Is There a Way to Prevent Network Outage?
There’s no definite answer. In many cases (and possibly in this case, too), the reason for faulty configuration and update problems is a simple human error. And the best way to deal with human error is to learn from it. It includes a thorough investigation of each incident, detailed documentation, and sharing of the experience.
In fact, all regulations are based on incidents. Analyzing each error and malfunction helps network engineers understand the roots and causes of such episodes. This understanding, in its turn, enables specialists to predict similar problems and think through possible ways to either prevent them or solve them faster and more efficiently.
Large companies with extensive IT architectures apply testing practices to their AS. It’s comparable to software testing for bugs but on a larger scale. Quite commonly, network engineers use testing labs equipped with soft- and hardware they use to maintain the actual network. Whether it’s testing existing software updates, implementing new programs, or installing new hardware — engineers can test it before launch.
Sometimes, however, it’s impossible to conduct full-scale testing. These scenarios require a detailed, strictly regulated action plan. Such plans are based on various operating procedures, instructions, and leading specialists’ expertise and experience. They also imply multiple stages of reviewing by different professionals before they get approval.
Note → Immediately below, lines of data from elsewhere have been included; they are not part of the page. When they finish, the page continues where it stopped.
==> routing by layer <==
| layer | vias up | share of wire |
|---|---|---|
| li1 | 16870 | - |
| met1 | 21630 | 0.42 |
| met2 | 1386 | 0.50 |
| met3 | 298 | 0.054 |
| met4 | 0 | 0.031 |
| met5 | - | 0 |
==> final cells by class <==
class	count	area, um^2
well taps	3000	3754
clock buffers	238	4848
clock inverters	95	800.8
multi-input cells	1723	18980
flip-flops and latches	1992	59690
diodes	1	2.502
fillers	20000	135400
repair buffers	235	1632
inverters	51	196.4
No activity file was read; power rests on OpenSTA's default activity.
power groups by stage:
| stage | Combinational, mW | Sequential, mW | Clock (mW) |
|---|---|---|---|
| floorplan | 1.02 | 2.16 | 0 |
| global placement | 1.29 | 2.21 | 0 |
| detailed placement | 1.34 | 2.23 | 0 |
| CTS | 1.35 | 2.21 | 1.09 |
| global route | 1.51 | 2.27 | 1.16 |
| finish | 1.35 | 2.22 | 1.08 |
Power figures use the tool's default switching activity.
<file path="src/rtl/core/pbgft_pkg.sv">
// shared types and constants for the protobuf gear field tracker
package pbgft_pkg;

	// frame size bound for length-delimited fields that are skipped
	localparam int MAX_FRAME_BYTES = 4096;
	localparam int SKIP_W = $clog2(MAX_FRAME_BYTES + 1);

	localparam int FIELD_W = 16;
	localparam int GEAR_W = 6;
	localparam int BYTE_W = 8;
	localparam int VARINT_W = 64;
	localparam int VARINT_MAX_BYTES = 10;
	localparam int IDX_W = 4;
	localparam int SHAMT_W = 6;
	localparam int KEY_W = FIELD_W + 3;
	// low accumulator bits kept exactly, everything above folds into one sticky bit
	localparam int ACC_W = (KEY_W > SKIP_W) ? KEY_W : SKIP_W;
	localparam int CFG_W = FIELD_W;
	localparam int CFG_IDX_W = 2;

	localparam logic [GEAR_W-1:0] MAX_GEAR_RST = GEAR_W'(24);
	localparam logic [FIELD_W-1:0] GEAR_FIELD_RST = FIELD_W'(21);
	localparam logic [FIELD_W-1:0] COUNT_FIELD_RST = FIELD_W'(24);

	localparam logic [2:0] WT_VARINT = 3'd0;
	localparam logic [2:0] WT_I64 = 3'd1;
	localparam logic [2:0] WT_LEN = 3'd2;
	localparam logic [2:0] WT_I32 = 3'd5;

	localparam logic [CFG_IDX_W-1:0] CFG_MAX_GEAR = 2'd0;
	localparam logic [CFG_IDX_W-1:0] CFG_GEAR_FIELD = 2'd1;
	localparam logic [CFG_IDX_W-1:0] CFG_COUNT_FIELD = 2'd2;

	typedef enum logic [1:0] {
		ACT_LIVE   = 2'd0,
		ACT_CFG    = 2'd1,
		ACT_FORGET = 2'd2,
		ACT_NONE   = 2'd3
	} action_t;

	typedef enum logic [2:0] {
		ST_SHIFT     = 3'd0,
		ST_FIRST     = 3'd1,
		ST_IGNORED   = 3'd2,
		ST_GEAR_ERR  = 3'd3,
		ST_COUNT     = 3'd4,
		ST_COUNT_ERR = 3'd5
	} status_t;

	typedef struct packed {
		logic [GEAR_W-1:0]  max_gear;
		logic [FIELD_W-1:0] gear_field_id;
		logic [FIELD_W-1:0] count_field_id;
	} pbgft_cfg_t;

	// search outcome after the current byte
	typedef struct packed {
		logic              done;
		logic              failed;
		logic [GEAR_W-1:0] value;
	} pbgft_find_t;

endpackage

</file>
<file path="src/rtl/core/pbgft_parser.sv">
// wire-format byte parser: varint keys, field skipping and target field search
module pbgft_parser
	import pbgft_pkg::*;
(
	input  logic              clk,
	input  logic              arst_n,
	input  logic              step,
	input  logic              clear,
	input  logic              is_cfg,
	input  logic [BYTE_W-1:0] frame_byte,
	input  pbgft_cfg_t        cfg,
	output pbgft_find_t       find
);

	typedef enum logic [1:0] {
		PH_KEY       = 2'd0,
		PH_VALUE     = 2'd1,
		PH_SKIPVAR   = 2'd2,
		PH_SKIPBYTES = 2'd3
	} phase_t;

	phase_t             phase_q, phase_d;
	logic [ACC_W-1:0]   acc_lo_q, acc_lo_d;
	logic               acc_hi_q, acc_hi_d;
	logic [IDX_W-1:0]   idx_q, idx_d;
	logic [2:0]         kind_q, kind_d;
	logic [SKIP_W-1:0]  skip_q, skip_d;
	logic               done_q, done_d;
	logic               failed_q, failed_d;
	logic [GEAR_W-1:0]  value_q, value_d;

	logic [SHAMT_W-1:0]  shamt;
	logic [VARINT_W-1:0] contrib;
	logic [ACC_W-1:0]    cur_lo;
	logic                cur_hi;
	logic [FIELD_W-1:0]  target;
	logic                field_zero;
	logic                field_match;
	logic [2:0]          wk;
	logic [SKIP_W-1:0]   skip_dec;

	always_comb begin
		shamt = SHAMT_W'({2'b00, idx_q} * 6'd7);
		contrib = VARINT_W'(frame_byte[6:0]) << shamt;
		cur_lo = acc_lo_q | contrib[ACC_W-1:0];
		cur_hi = acc_hi_q | (|contrib[VARINT_W-1:ACC_W]);
		target = is_cfg ? cfg.count_field_id : cfg.gear_field_id;
		field_zero = !cur_hi && (cur_lo[ACC_W-1:3] == '0);
		field_match = !cur_hi && (cur_lo[ACC_W-1:3] == (ACC_W-3)'(target));
		wk = cur_lo[2:0];
		skip_dec = (skip_q != '0) ? skip_q - SKIP_W'(1) : skip_q;
	end

	always_comb begin
		phase_d = phase_q;
		acc_lo_d = acc_lo_q;
		acc_hi_d = acc_hi_q;
		idx_d = idx_q;
		kind_d = kind_q;
		skip_d = skip_q;
		done_d = done_q;
		failed_d = failed_q;
		value_d = value_q;
		if (!done_q) begin
			if (phase_q == PH_SKIPBYTES) begin
				skip_d = skip_dec;
				if (skip_dec == '0) begin
					phase_d = PH_KEY;
				end
			end else begin
				acc_lo_d = cur_lo;
				acc_hi_d = cur_hi;
				if (frame_byte[7]) begin
					idx_d = idx_q + IDX_W'(1);
					if (idx_d >= IDX_W'(VARINT_MAX_BYTES)) begin
						done_d = 1'b1;
						failed_d = 1'b1;
					end
				end else begin
					acc_lo_d = '0;
					acc_hi_d = 1'b0;
					idx_d = '0;
					unique case (phase_q)
						PH_KEY: begin
							if (field_zero) begin
								done_d = 1'b1;
								failed_d = 1'b1;
							end else begin
								kind_d = wk;
								if (field_match && wk == WT_VARINT) begin
									phase_d = PH_VALUE;
								end else if (wk == WT_VARINT || wk == WT_LEN) begin
									phase_d = PH_SKIPVAR;
								end else if (wk == WT_I64) begin
									phase_d = PH_SKIPBYTES;
									skip_d = SKIP_W'(8);
								end else if (wk == WT_I32) begin
									phase_d = PH_SKIPBYTES;
									skip_d = SKIP_W'(4);
								end else begin
									done_d = 1'b1;
									failed_d = 1'b1;
								end
							end
						end
						PH_VALUE: begin
							done_d = 1'b1;
							if (cur_hi || cur_lo == '0 || cur_lo > ACC_W'(cfg.max_gear)) begin
								failed_d = 1'b1;
							end else begin
								value_d = cur_lo[GEAR_W-1:0];
							end
						end
						default: begin
							// skipping a varint, or reading a length prefix
							if (kind_q == WT_LEN && (cur_hi || cur_lo != '0)) begin
								if (cur_hi || cur_lo > ACC_W'(MAX_FRAME_BYTES)) begin
									done_d = 1'b1;
									failed_d = 1'b1;
								end else begin
									skip_d = cur_lo[SKIP_W-1:0];
									phase_d = PH_SKIPBYTES;
								end
							end else begin
								phase_d = PH_KEY;
							end
						end
					endcase
				end
			end
		end
	end

	assign find.done = done_d;
	assign find.failed = failed_d;
	assign find.value = value_d;

	always_ff @(posedge clk or negedge arst_n) begin
		if (!arst_n) begin
			phase_q <= PH_KEY;
			acc_lo_q <= '0;
			acc_hi_q <= 1'b0;
			idx_q <= '0;
			kind_q <= '0;
			skip_q <= '0;
			done_q <= 1'b0;
			failed_q <= 1'b0;
			value_q <= '0;
		end else if (step) begin
			if (clear) begin
				phase_q <= PH_KEY;
				acc_lo_q <= '0;
				acc_hi_q <= 1'b0;
				idx_q <= '0;
				kind_q <= '0;
				skip_q <= '0;
				done_q <= 1'b0;
				failed_q <= 1'b0;
				value_q <= '0;
			end else begin
				phase_q <= phase_d;
				acc_lo_q <= acc_lo_d;
				acc_hi_q <= acc_hi_d;
				idx_q <= idx_d;
				kind_q <= kind_d;
				skip_q <= skip_d;
				done_q <= done_d;
				failed_q <= failed_d;
				value_q <= value_d;
			end
		end
	end

endmodule

</file>
<file path="src/rtl/core/protobuf_gear_field_tracker.sv">
// Gear field tracker: scans protobuf wire-format frame bytes for the rear gear
// (live frames) or the gear count (config frames) and reports one status word
// on the last byte of each frame. One byte is taken every clock cycle unless
// the input side stalls; a byte passes an input register, combinational parsing
// logic and the result register. The input side stalls only while a finished
// report is held in the result register and the output side is not ready. The
// user must write configuration only while idle; the block does not enforce it.
module protobuf_gear_field_tracker
	import pbgft_pkg::*;
(
	input  logic                 clk,
	input  logic                 arst_n,
	input  logic                 cfg_we,
	input  logic [CFG_IDX_W-1:0] cfg_index,
	input  logic [CFG_W-1:0]     cfg_wdata,
	input  logic                 s_tvalid,
	output logic                 s_tready,
	input  logic [7:0]           s_tdata,  // frame_byte[7:0]
	input  logic [1:0]           s_tuser,  // action[1:0]
	input  logic                 s_tlast,
	output logic                 m_tvalid,
	input  logic                 m_tready,
	output logic [23:0]          m_tdata   // status[2:0], gear[8:3], shift_up[9],
	                                       // steps[15:10], gear_count[21:16], zero
);

	pbgft_cfg_t cfg_q;

	logic              valid_s1;
	action_t           action_s1;
	logic [BYTE_W-1:0] byte_s1;
	logic              last_s1;

	logic              prior_valid_q;
	logic [GEAR_W-1:0] prior_gear_q;
	logic [GEAR_W-1:0] gear_total_q;

	logic              out_valid_q;
	logic [23:0]       out_data_q;

	logic              advance;
	logic              is_frame;
	logic              report;
	pbgft_find_t       find;
	logic              found;
	logic [GEAR_W-1:0] mag;

	status_t           status_c;
	logic [GEAR_W-1:0] gear_c;
	logic              up_c;
	logic [GEAR_W-1:0] steps_c;
	logic [GEAR_W-1:0] total_c;
	logic              prior_valid_c;
	logic [GEAR_W-1:0] prior_gear_c;

	assign advance = valid_s1 && (!out_valid_q || m_tready);
	assign s_tready = !valid_s1 || advance;
	assign is_frame = (action_s1 == ACT_LIVE) || (action_s1 == ACT_CFG);
	assign report = advance && is_frame && last_s1;

	always_ff @(posedge clk or negedge arst_n) begin
		if (!arst_n) begin
			cfg_q.max_gear <= MAX_GEAR_RST;
			cfg_q.gear_field_id <= GEAR_FIELD_RST;
			cfg_q.count_field_id <= COUNT_FIELD_RST;
		end else if (cfg_we) begin
			unique case (cfg_index)
				CFG_MAX_GEAR: cfg_q.max_gear <= cfg_wdata[GEAR_W-1:0];
				CFG_GEAR_FIELD: cfg_q.gear_field_id <= cfg_wdata[FIELD_W-1:0];
				CFG_COUNT_FIELD: cfg_q.count_field_id <= cfg_wdata[FIELD_W-1:0];
				default: ;
			endcase
		end
	end

	always_ff @(posedge clk or negedge arst_n) begin
		if (!arst_n) begin
			valid_s1 <= 1'b0;
		end else if (s_tready) begin
			valid_s1 <= s_tvalid;
		end
	end

	always_ff @(posedge clk) begin
		if (s_tvalid && s_tready) begin
			action_s1 <= action_t'(s_tuser);
			byte_s1 <= s_tdata;
			last_s1 <= s_tlast;
		end
	end

	pbgft_parser u_parser (
		.clk        (clk),
		.arst_n     (arst_n),
		.step       (advance && is_frame),
		.clear      (last_s1),
		.is_cfg     (action_s1 == ACT_CFG),
		.frame_byte (byte_s1),
		.cfg        (cfg_q),
		.find       (find)
	);

	assign found = find.done && !find.failed;
	assign mag = (find.value > prior_gear_q) ? find.value - prior_gear_q
	                                         : prior_gear_q - find.value;

	always_comb begin
		status_c = ST_IGNORED;
		gear_c = '0;
		up_c = 1'b0;
		steps_c = '0;
		total_c = gear_total_q;
		prior_valid_c = prior_valid_q;
		prior_gear_c = prior_gear_q;
		if (action_s1 == ACT_CFG) begin
			if (found) begin
				total_c = find.value;
				status_c = ST_COUNT;
			end else begin
				status_c = ST_COUNT_ERR;
			end
		end else if (!found) begin
			status_c = ST_GEAR_ERR;
		end else begin
			gear_c = find.value;
			if (!prior_valid_q) begin
				prior_gear_c = find.value;
				prior_valid_c = 1'b1;
				status_c = ST_FIRST;
			end else if (mag == '0 || mag > gear_total_q) begin
				status_c = ST_IGNORED;
			end else begin
				status_c = ST_SHIFT;
				up_c = find.value < prior_gear_q;
				steps_c = mag;
				prior_gear_c = find.value;
			end
		end
	end

	always_ff @(posedge clk or negedge arst_n) begin
		if (!arst_n) begin
			prior_valid_q <= 1'b0;
			prior_gear_q <= '0;
			gear_total_q <= MAX_GEAR_RST;
		end else if (advance && action_s1 == ACT_FORGET) begin
			prior_valid_q <= 1'b0;
		end else if (report) begin
			prior_valid_q <= prior_valid_c;
			prior_gear_q <= prior_gear_c;
			gear_total_q <= total_c;
		end
	end

	always_ff @(posedge clk or negedge arst_n) begin
		if (!arst_n) begin
			out_valid_q <= 1'b0;
		end else if (report) begin
			out_valid_q <= 1'b1;
		end else if (m_tready) begin
			out_valid_q <= 1'b0;
		end
	end

	always_ff @(posedge clk) begin
		if (report) begin
			out_data_q <= {2'b00, total_c, steps_c, up_c, gear_c, status_c};
		end
	end

	assign m_tvalid = out_valid_q;
	assign m_tdata = out_data_q;

	// a reported shift always moves by at least one gear and no more than the total
	a_shift_steps: assert property (@(posedge clk) disable iff (!arst_n)
		report && status_c == ST_SHIFT |-> steps_c != '0 && steps_c <= gear_total_q)
		else $error("shift with out of range step count");

	// a forget transaction leaves no prior gear behind
	a_forget: assert property (@(posedge clk) disable iff (!arst_n)
		advance && action_s1 == ACT_FORGET |=> !prior_valid_q)
		else $error("prior gear survived a forget transaction");

	// a held report is never overwritten
	a_no_overwrite: assert property (@(posedge clk) disable iff (!arst_n)
		out_valid_q && !m_tready |-> !report)
		else $error("report overwrote a pending result");

	// the parser starts every frame clean
	a_frame_clear: assert property (@(posedge clk) disable iff (!arst_n)
		report |=> !u_parser.done_q)
		else $error("parser state not cleared after frame end");

endmodule
</file>
<file path="config.mk">
export PLATFORM = sky130hd
export DESIGN_NAME = protobuf_gear_field_tracker
export DESIGN_NICKNAME = d
export VERILOG_FILES = /design/src/rtl/core/pbgft_pkg.sv /design/src/rtl/core/pbgft_parser.sv /design/src/rtl/core/protobuf_gear_field_tracker.sv
export SDC_FILE = /design/constraint.sdc
export NUM_CORES = 1
export LEC_CHECK = 0
export ABC_AREA = 1
export BUFFER_PORTS_ARGS = -buffer_cell sky130_fd_sc_hd__buf_4
export CORE_MARGIN = 10
export CORE_UTILIZATION = 56
export DETAILED_ROUTE_END_ITERATION = 12
export HOLD_SLACK_MARGIN = 0.05
export PLACE_DENSITY = 0.75
export SLEW_MARGIN = 20
export SYNTH_ARGS = -nofsm -noshare
export SYNTH_HDL_FRONTEND = slang
export SYNTH_SLANG_ARGS = --single-unit
</file>
<file path="constraint.sdc">
create_clock -name clk -period 7.96 [get_ports clk]
set_input_delay 1.592 -clock clk [delete_from_list [all_inputs] [get_ports clk]]
set_output_delay 1.592 -clock clk [all_outputs]
set_load 0.01 [all_outputs]
</file>
# Word level (Yosys, flattened, before mapping)
# Index checks and enable logic that the tools add are counted.
dict set report word_totals {
  ff_bits 136
  in_bits 34
  output_inout_bits 26
  elab_cells 213
}
dict set report op_classes {
  n_addsub 4
  mul 1
  order_cmp 6
  eq_ne 27
  shift 1
  muxes 94
  n_bitwise 6
  n_reduce_logical 51
}
# cell count
set op_table {}
lappend op_table {{$mux 13} 12}
lappend op_table {{$mux 19} 4}
lappend op_table {{$mux 6} 11}
lappend op_table {{$shl 7x6->64} 1}
lappend op_table {{$reduce_or 45->1} 1}
lappend op_table {{$mux 1} 36}
lappend op_table {{$mux 2} 15}
lappend op_table {{$pmux 13 s2} 1}
lappend op_table {{$mux 3} 7}
lappend op_table {{$gt 19x13->1 const B} 1}
lappend op_table {{$gt 19x6->1} 1}
lappend op_table {{$logic_not 19->1} 1}
lappend op_table {{$or 19x19->19} 1}
lappend op_table {{$reduce_bool 19->1} 1}
lappend op_table {{$eq 16x16->1} 1}
lappend op_table {{$logic_not 16->1} 1}
lappend op_table {{$mux 16} 1}
lappend op_table {{$mux 4} 4}
lappend op_table {{$logic_not 13->1} 1}
lappend op_table {{$reduce_bool 13->1} 1}
lappend op_table {{$sub 13x1->13 const B} 1}
lappend op_table {{$gt 6x6->1} 2}
lappend op_table {{$ne 4x3->1 const B} 3}
lappend op_table {{$sub 6x6->6} 2}
lappend op_table {{38 further kinds} 80}

# Depth between registers and ports, before layout
dict set report depth {
  depth_word 19
  depth_mapped 54
  depth_no_buf 49
}

# By module
# From an unflattened synthesis, not the netlist that was laid out.
dict set report unflattened {
  hier_cells 1161
  hier_area_um2 8908.5
}
# module n_inst cells_each area_per_inst_um2 seq_area_each_um2
set modules_own_cells {}
lappend modules_own_cells {pbgft_parser 1 743 4939.7 1251.2}
lappend modules_own_cells {protobuf_gear_field_tracker 1 418 3968.8 2328.5}

# Worst setup path after synthesis
# OpenSTA, ideal clock, no wires.
dict set report synth_path {
  kind {register -> register}
  from {register u_parser.idx_q[0]}
  to {register prior_gear_q[5]}
  setup_ns 0.124
  t_arrival_ns 6.855
  required_ns 7.836
  setup_slack_ns 0.981
  path_stages_with_launch 48
  n_path_buf 6
  synth_period_minus_slack_ns 6.979
  cell_sequence {dfrtp_1 buf_6 inv_2 buf_6 fa_1 inv_1 ha_1 inv_1 fa_1 xnor2_2 inv_4 nand2_4 buf_8 o21bai_1 ha_1 nand2_1 nor2_1 a211oi_1 (+12 left out) nand2_1 inv_2 or2_2 o21ai_1 ha_1 a21oi_1 o211ai_1 nand2_1 nand2_1 o21ai_1 o31ai_1 nand2_1 nand2_1 nor2_1 nand2_4 buf_6 nand2_2 o21ai_2}
}
# element line
set synth_rtl {}
lappend synth_rtl {{start: declaration} pbgft_parser.sv:25} ;# logic [IDX_W-1:0] idx_q, idx_d;
lappend synth_rtl {{start signal: assignment} pbgft_parser.sv:164} ;# idx_q <= idx_d;
lappend synth_rtl {{end signal: assignment} protobuf_gear_field_tracker.sv:150} ;# prior_gear_q <= prior_gear_c;
lappend synth_rtl {{end: declaration} protobuf_gear_field_tracker.sv:35} ;# logic [GEAR_W-1:0] prior_gear_q;

==> results.ini <==
[grt]
global_route_wire_length_before_repair_um=37500
maximum_number_of_pins_on_one_net_before_global_route_repair=61
antenna_found_initial=0
grt_pass1_vias=7551
grt_usage_pct=21.1
grt_overflow=0

[yosys]
async_flop_share_pct=75.7
synth.distinct_cells=62
syn_inst=1132
dominantRegCellSynth=sky130_fd_sc_hd__dfrtp_1
synth_enable_flop_cells=33
ys_warn_count=0
post_synth_instance_area_um2=8940
ys_seq_elements=136
post_synthesis_average_cell_area_um2=7.90
synth_sequential_area_ratio_pct=40.0

[clock_network]
tritoncts_clock_tree=yes
cts_max_path_buffers=2
cts_max_level=4
tritoncts.num_buffers=17
cts.reportedPaths.clkPinSlew_ns=0.06
root_buffer=sky130_fd_sc_hd__clkbuf_16
worst_skew_pair.late_latency_ns=0.43
clkSinkCount=136

[setup_path]
arr_time_crit_path_ns=7.74
crit_slowest_cell=sky130_fd_sc_hd__or4_1
startpoint_type_of_the_worst_setup_path=flip-flop
critPathRequiredTime_ns=8.27
timing_worst_setup_path_type=reg -> reg
reg2reg_from=u_parser.idx_q[0]$_DFFE_PN0P_
worstPathMaxFanout=19
cpMostUsedCell=sky130_fd_sc_hd__nand2_1
critPathCaptureType=flip-flop
critical_path.max_stage_delay_ns=0.47
startpoint=u_parser.idx_q[0]$_DFFE_PN0P_

[floorplanning]
dieArea_um2=21400
floorplan.io_pins=60
coreArea_um2=15800
initial_core_util_pct=56.7
die-height_um=146
chipWidth_um=146
rows=46

[power]
cellInternalPower_uw=2180
combPwrFrac_pct=58.3
power.density_cell_area_nw_per_um2=410
p_total_uw=4190
power.sequential.fraction_pct=22.3
total_leakage_power_uw=0.00502
power.share.switching_pct=48.0
clock_power_share_pct=19.4
worst_ir_drop_vdd_mv=0.308
switchingPower_uw=2010

[cells_and_area]
layout-drive-gt1-share_pct=19.1
finalNetCount=1260
areaGrowthSynthToFinish_pct=14.4
top_library_cells_by_usage_in_the_layout_fill_and_taps_aside=sky130_fd_sc_hd__nand2_1 (275), sky130_fd_sc_hd__inv_1 (128), sky130_fd_sc_hd__dfrtp_1 (92)
layout.cells.most_common=sky130_fd_sc_hd__nand2_1
antenna_cells=0
final_core_occ_pct=64.9

[placement]
post-dp-hpwl_um=16500
globalplace.congestion=0.990
port_buffers=57

[sta]
post-route-min-period_ns=7.43
max_frequency_mhz=135
finalSetupViolations=0
slew_at_the_pin_closest_to_its_max_slew_limit_ns=1.05
final-max-slew-violation-count=0
slew_headroom_pct=29.9
finalCritPeriodShare_pct=93.3
timing.clock.skew_ns=0.00808
hold_violation_count_in_the_final_report=0

[drt]
postRouteWirelength_um=22400
dr.first_iter.drc_count=810
routed-via-count=7793
wire_per_inst_um=15.8
ant_nets=0
vias_per_cell=5.49
dr.pass1.iters=6
post-route-drc-count=0

[run_status]
run_status=completed

[hold_path]
min_from=cfg_q[22]$_DFFE_PN0P_
timing.hold.worst.class=reg -> reg

[flow_run]
max_cap_viols=0

## synthesized netlist by cell type (10+ instances only)
cell	number	area share (%)
sky130_fd_sc_hd__nand3_1	73	4.1
sky130_fd_sc_hd__o21ai_0	70	3.9
sky130_fd_sc_hd__a21oi_1	36	2.0
sky130_fd_sc_hd__nor2_2	16	1.1
sky130_fd_sc_hd__inv_1	129	5.4
sky130_fd_sc_hd__edfxtp_1	33	11
sky130_fd_sc_hd__dfrtp_1	94	26
sky130_fd_sc_hd__inv_2	13	0.55
sky130_fd_sc_hd__nand2_2	27	1.9
sky130_fd_sc_hd__nand4_1	30	2.1
sky130_fd_sc_hd__nand3_2	15	1.7
sky130_fd_sc_hd__o22ai_1	21	1.5
sky130_fd_sc_hd__ha_1	30	4.2
sky130_fd_sc_hd__nand2_1	275	12
sky130_fd_sc_hd__xor2_1	25	2.4
sky130_fd_sc_hd__clkbuf_1	13	0.55
sky130_fd_sc_hd__o21ai_1	10	0.56
sky130_fd_sc_hd__nor2_1	90	3.8
## state kept, by name (all words and copies together) (netlist names)
name               cells
action_s1              2
byte_s1                8
cfg_q                 38
gear_total_q           6
last_s1                1
m_tdata               22
m_tvalid               1
prior_gear_q           6
prior_valid_q          1
u_parser.acc_hi_q      1
u_parser.acc_lo_q     19
u_parser.done_q        1
u_parser.failed_q      1
u_parser.idx_q         4
u_parser.kind_q        3
u_parser.phase_q       2
u_parser.skip_q       13
u_parser.value_q       6
valid_s1               1
## critical path: cells and delay by family, from the launching register on
kind	cells	cell delay, ns
buffers and inverters	7	0.84
adders and majority gates	6	1.99
DFF	1	0.43
AOI/OAI and AO/OA	11	1.50
and+or+nand+nor	17	2.35
xor gates and xnor gates	1	0.19
## final timing paths
| kind | cells past startpoint | slack, ns | to |
|---|---|---|---|
| worst min register to register | 2 | 0.48 | cfg_q[22]$_DFFE_PN0P_ |
| min in group asynchronous | 1 | 1.24 | gear_total_q[1]$_DFFE_PN0P_ |
| worst max-delay path | 42 | 0.53 | prior_gear_q[1]$_DFFE_PN0P_ |
| worst min-delay path | 2 | 0.48 | cfg_q[22]$_DFFE_PN0P_ |
| max in group asynchronous | 2 | 5.66 | cfg_q[6]$_DFFE_PN0P_ |
| worst max register to register | 42 | 0.53 | prior_gear_q[1]$_DFFE_PN0P_ |
## power by group through the flow
stage | Sequential (µW) | Combinational, µW | Clock, µW
after floorplan | 922 | 1840 | 0
after global placement | 943 | 2340 | 0
after detailed placement | 944 | 2360 | 0
after CTS | 935 | 2370 | 823
after global routing | 950 | 2740 | 857
final | 935 | 2450 | 812
## layer usage
metal  vias up  GRT usage [%]  share of wire [%]
li1       3824              -                  -
met1      3642           28.4                 45
met2       276           32.1                 46
met3        51           4.82                5.9
met4         0           8.31                2.9
met5         -              0                  0
## cells by family after synthesis
group / synth area share (%)
buf+inv: 8.55
other cells: 0.0419
fa+ha+maj: 5.54
xor+xnor: 3.12
mux: 0.784
compound gates: 12.2
flops: 40.0
simple gates: 29.8
## layout make-up
cell class,count,area (µm²)
multi-input combinational,814,4660
fill,1357,5540
inverter,150,572
clock buffer,19,433
sequential,136,3580
timing repair buffer,71,546
tap,216,270
clock inverter,13,165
Although many possible explanations remain speculative as everything about Facebook’s IT infrastructure is proprietary information, here’s what we can say for certain. There are two reasons for major incidents of such a kind — strictly technical and human error-related. And even if large systems require automation aimed to minimize the human error factor, an unfortunate combination of circumstances may yet cause great disruptions of global impact.